I thought about it some more and want to propose another framing.
The problem, as I see it, is learning to choose futures based on what will actually happen in these futures, not on what the agent will feel. The agent’s feelings can even be identical in future A vs future B, but the agent can choose future A anyway. Or maybe one of the futures won’t even have feelings involved: imagine an environment where any mistake kills the agent. In such an environment, RL is impossible.
The reason we can function in such environments, I think, is because we aren’t the main learning process involved. Evolution is. It’s a kind of RL for which the death of one creature is not the end. In other words, we can function because we’ve delegated a lot of learning to outside processes, and do rather little of it ourselves. Mostly we execute strategies that evolution has learned, on top of that we execute strategies that culture has learned, and on top of that there’s a very thin layer of our own learning. (Btw, here I disagree with you a bit: I think most of human learning is imitation. For example, the way kids pick up language and other behaviors from parents and peers.)
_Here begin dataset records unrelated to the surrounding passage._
[src/rtl/wire_stim_seq.sv]
// Steps wire_use through PATTERN, holding each vector HOLD_CYCLES cycles, and records E_i at the end of each step.
// All outputs are registered; abort_i stops at once, while start_i is honoured only in IDLE.
module wire_stim_seq
  import wire_stim_pkg::*;
#(
  parameter int                     NUM_STEPS   = 7,
  parameter int                     HOLD_CYCLES = 5,
  parameter logic [3*NUM_STEPS-1:0] PATTERN     = 21'b001_011_010_111_110_100_000
) (
  input  logic                         clk_i,
  input  logic                         rst_i,
  input  logic                         start_i,
  input  logic                         loop_i,
  input  logic                         abort_i,
  input  logic                         E_i,
  output logic                         A_o,
  output logic                         B_o,
  output logic                         D_o,
  output logic                         busy_o,
  output logic                         done_o,
  output logic [$clog2(NUM_STEPS)-1:0] step_o,
  output logic [NUM_STEPS-1:0]         result_o
);

  localparam int SW = $clog2(NUM_STEPS);
  localparam logic [SW-1:0] LAST_STEP = SW'(NUM_STEPS - 1);

  state_t                 state_q, state_d;
  logic [2:0]             vec_q, vec_d;
  logic                   busy_q, busy_d;
  logic                   done_q, done_d;
  logic [SW-1:0]          step_q, step_d;
  logic [NUM_STEPS-1:0]   result_q, result_d;
  logic                   hold_last;
  logic                   in_run;

  assign in_run = (state_q == ST_RUN);

  // Counter is held at zero outside RUN, so every pass and every restart begins at hold 0.
  wire_stim_hold_cnt #(
    .HOLD_CYCLES(HOLD_CYCLES)
  ) u_hold_cnt (
    .clk_i (clk_i),
    .rst_i (rst_i),
    .clr_i (!in_run || abort_i),
    .en_i  (in_run),
    .last_o(hold_last)
  );

  always_ff @(posedge clk_i) begin
    if (rst_i) begin
      state_q <= ST_IDLE;
    end else begin
      state_q <= state_d;
    end
  end

  always_comb begin
    state_d = state_q;
    case (state_q)
      ST_IDLE: if (start_i) state_d = ST_RUN;
      ST_RUN: begin
        if (abort_i) begin
          state_d = ST_IDLE;
        end else if (hold_last && (step_q == LAST_STEP) && !loop_i) begin
          state_d = ST_DONE;
        end
      end
      default: state_d = ST_IDLE;
    endcase
  end

  // Next values of the registered outputs; anything not driven below returns to zero.
  always_comb begin
    vec_d    = '0;
    busy_d   = 1'b0;
    done_d   = 1'b0;
    step_d   = '0;
    result_d = result_q;
    case (state_q)
      ST_IDLE: begin
        if (start_i) begin
          vec_d    = PATTERN[2:0];
          busy_d   = 1'b1;
          result_d = '0;
        end
      end
      ST_RUN: begin
        if (!abort_i) begin
          vec_d  = vec_q;
          busy_d = 1'b1;
          step_d = step_q;
          if (hold_last) begin
            result_d[step_q] = E_i;
            if (step_q != LAST_STEP) begin
              step_d = step_q + 1'b1;
              vec_d  = PATTERN[3*(int'(step_q) + 1) +: 3];
            end else if (loop_i) begin
              step_d = '0;
              vec_d  = PATTERN[2:0];
              done_d = 1'b1;
            end else begin
              vec_d  = '0;
              busy_d = 1'b0;
              done_d = 1'b1;
            end
          end
        end
      end
      default: ;
    endcase
  end

  always_ff @(posedge clk_i) begin
    if (rst_i) begin
      vec_q    <= '0;
      busy_q   <= 1'b0;
      done_q   <= 1'b0;
      step_q   <= '0;
      result_q <= '0;
    end else begin
      vec_q    <= vec_d;
      busy_q   <= busy_d;
      done_q   <= done_d;
      step_q   <= step_d;
      result_q <= result_d;
    end
  end

  assign A_o      = vec_q[IDX_A];
  assign B_o      = vec_q[IDX_B];
  assign D_o      = vec_q[IDX_D];
  assign busy_o   = busy_q;
  assign done_o   = done_q;
  assign step_o   = step_q;
  assign result_o = result_q;

endmodule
This suggests to me that if we want the rubber to meet the road—if we want the agent to have behaviors that track the world, not just the agent’s own feelings—then the optimization process that created the agent cannot be the agent’s own RL. By itself, RL can only learn to care about “behavioral reward” as you put it. Caring about the world can only occur if the agent “inherits” that caring from some other process in the world, by makeup or imitation.
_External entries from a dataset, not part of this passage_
File: src/rtl/store_unit_align.sv
// Combinational lane aligner: places size-masked store data and strobes onto a
// 64-bit (two-word) window so the upper half directly forms the second beat.
module store_unit_align
  import store_unit_pkg::*;
(
  input  logic [1:0]  i_off,
  input  logic [31:0] i_data,
  input  logic [1:0]  i_op,
  output logic [63:0] o_d64,
  output logic [7:0]  o_s8
);

  logic [31:0] w_masked;
  logic [5:0]  w_shift;

  always_comb begin
    w_masked = i_data;
    case (i_op)
      C_MEMSTORE_BYTE: w_masked = {24'd0, i_data[7:0]};
      C_MEMSTORE_HALF: w_masked = {16'd0, i_data[15:0]};
      default:         w_masked = i_data;
    endcase
  end

  assign w_shift = {1'b0, i_off, 3'b000};
  assign o_d64   = {32'd0, w_masked} << w_shift;
  assign o_s8    = {4'd0, baseStrobe(i_op)} << i_off;

endmodule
This conclusion might be a bit disappointing, because finding the right process to “inherit” from isn’t easy. Evolution depends on one specific goal (procreation) and is not easy to adapt to other goals. However, evolution isn’t the only such process. There is also culture, and there is also human intelligence, which hopefully tracks reality a little bit. So if we want to design agents that will care about human flourishing, we can’t hope that the agents will learn it by some clever RL. It has to be due to the agent’s makeup or imitation.
This is all a bit tentative, I was just writing out the ideas as they came. Not sure at all that any of it is right. But anyway what do you think?
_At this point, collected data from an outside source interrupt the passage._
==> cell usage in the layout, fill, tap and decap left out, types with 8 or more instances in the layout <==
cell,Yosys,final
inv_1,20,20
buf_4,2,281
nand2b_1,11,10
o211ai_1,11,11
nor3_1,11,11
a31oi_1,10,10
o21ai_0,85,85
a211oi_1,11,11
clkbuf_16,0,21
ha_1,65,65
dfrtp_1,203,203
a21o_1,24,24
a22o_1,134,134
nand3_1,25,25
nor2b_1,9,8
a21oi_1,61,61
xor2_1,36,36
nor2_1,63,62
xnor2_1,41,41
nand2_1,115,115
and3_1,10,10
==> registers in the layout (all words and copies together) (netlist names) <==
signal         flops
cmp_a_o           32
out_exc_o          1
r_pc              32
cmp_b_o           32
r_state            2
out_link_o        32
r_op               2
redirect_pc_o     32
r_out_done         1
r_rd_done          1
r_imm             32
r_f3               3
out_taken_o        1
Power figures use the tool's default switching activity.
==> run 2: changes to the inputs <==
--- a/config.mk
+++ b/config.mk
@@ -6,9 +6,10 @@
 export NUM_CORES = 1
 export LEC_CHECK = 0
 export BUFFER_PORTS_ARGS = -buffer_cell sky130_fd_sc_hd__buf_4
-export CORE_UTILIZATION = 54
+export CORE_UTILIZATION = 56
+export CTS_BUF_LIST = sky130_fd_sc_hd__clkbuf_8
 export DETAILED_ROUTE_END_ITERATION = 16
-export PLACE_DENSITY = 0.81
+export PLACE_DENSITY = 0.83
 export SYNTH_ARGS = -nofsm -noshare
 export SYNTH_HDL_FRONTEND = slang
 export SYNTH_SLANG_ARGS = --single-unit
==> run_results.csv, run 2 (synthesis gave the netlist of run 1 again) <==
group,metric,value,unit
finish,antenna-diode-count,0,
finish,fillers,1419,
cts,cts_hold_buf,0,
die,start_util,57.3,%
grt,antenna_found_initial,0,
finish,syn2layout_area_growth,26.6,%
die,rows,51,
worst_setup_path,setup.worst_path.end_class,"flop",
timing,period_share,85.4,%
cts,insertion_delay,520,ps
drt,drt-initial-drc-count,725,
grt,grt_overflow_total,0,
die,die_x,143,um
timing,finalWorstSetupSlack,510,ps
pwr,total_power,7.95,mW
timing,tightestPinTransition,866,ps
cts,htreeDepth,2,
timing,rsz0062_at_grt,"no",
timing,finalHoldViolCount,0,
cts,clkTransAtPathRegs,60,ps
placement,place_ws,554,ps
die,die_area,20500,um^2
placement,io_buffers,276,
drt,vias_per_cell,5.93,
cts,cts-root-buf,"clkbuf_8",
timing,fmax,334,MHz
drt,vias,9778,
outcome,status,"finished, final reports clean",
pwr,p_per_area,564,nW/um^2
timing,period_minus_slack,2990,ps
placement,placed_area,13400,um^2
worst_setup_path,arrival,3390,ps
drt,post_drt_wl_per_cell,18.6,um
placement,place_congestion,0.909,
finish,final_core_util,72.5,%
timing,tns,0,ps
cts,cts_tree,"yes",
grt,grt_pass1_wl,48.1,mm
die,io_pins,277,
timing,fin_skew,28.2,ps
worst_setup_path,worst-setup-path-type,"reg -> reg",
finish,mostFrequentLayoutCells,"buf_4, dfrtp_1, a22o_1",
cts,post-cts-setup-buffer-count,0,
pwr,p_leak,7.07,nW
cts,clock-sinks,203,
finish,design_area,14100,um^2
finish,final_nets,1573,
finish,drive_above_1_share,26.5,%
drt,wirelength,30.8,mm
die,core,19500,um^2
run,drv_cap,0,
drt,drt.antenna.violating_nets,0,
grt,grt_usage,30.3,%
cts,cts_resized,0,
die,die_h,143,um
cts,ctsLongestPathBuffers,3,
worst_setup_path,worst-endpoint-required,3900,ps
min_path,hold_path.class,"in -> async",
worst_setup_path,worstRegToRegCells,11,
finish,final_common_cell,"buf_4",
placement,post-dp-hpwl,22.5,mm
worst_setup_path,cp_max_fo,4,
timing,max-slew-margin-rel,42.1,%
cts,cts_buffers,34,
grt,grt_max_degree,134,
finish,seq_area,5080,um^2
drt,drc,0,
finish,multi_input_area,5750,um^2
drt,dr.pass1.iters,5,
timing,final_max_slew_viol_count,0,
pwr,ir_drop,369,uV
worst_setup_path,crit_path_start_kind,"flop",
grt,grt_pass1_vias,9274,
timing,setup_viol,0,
Do you think the agent will want the button and ignore the wire, even if during training it already knew that buttons are often connected to wires? Or does it depend on the order in which the agent learns things?
In other words, are we hoping that RL will make the agent focus on certain aspects of the real world that we want it to focus on? If that’s the plan, to me at first glance it seems a bit brittle. A slightly smarter agent would turn its gaze slightly closer to the reward itself. Or am I still missing something?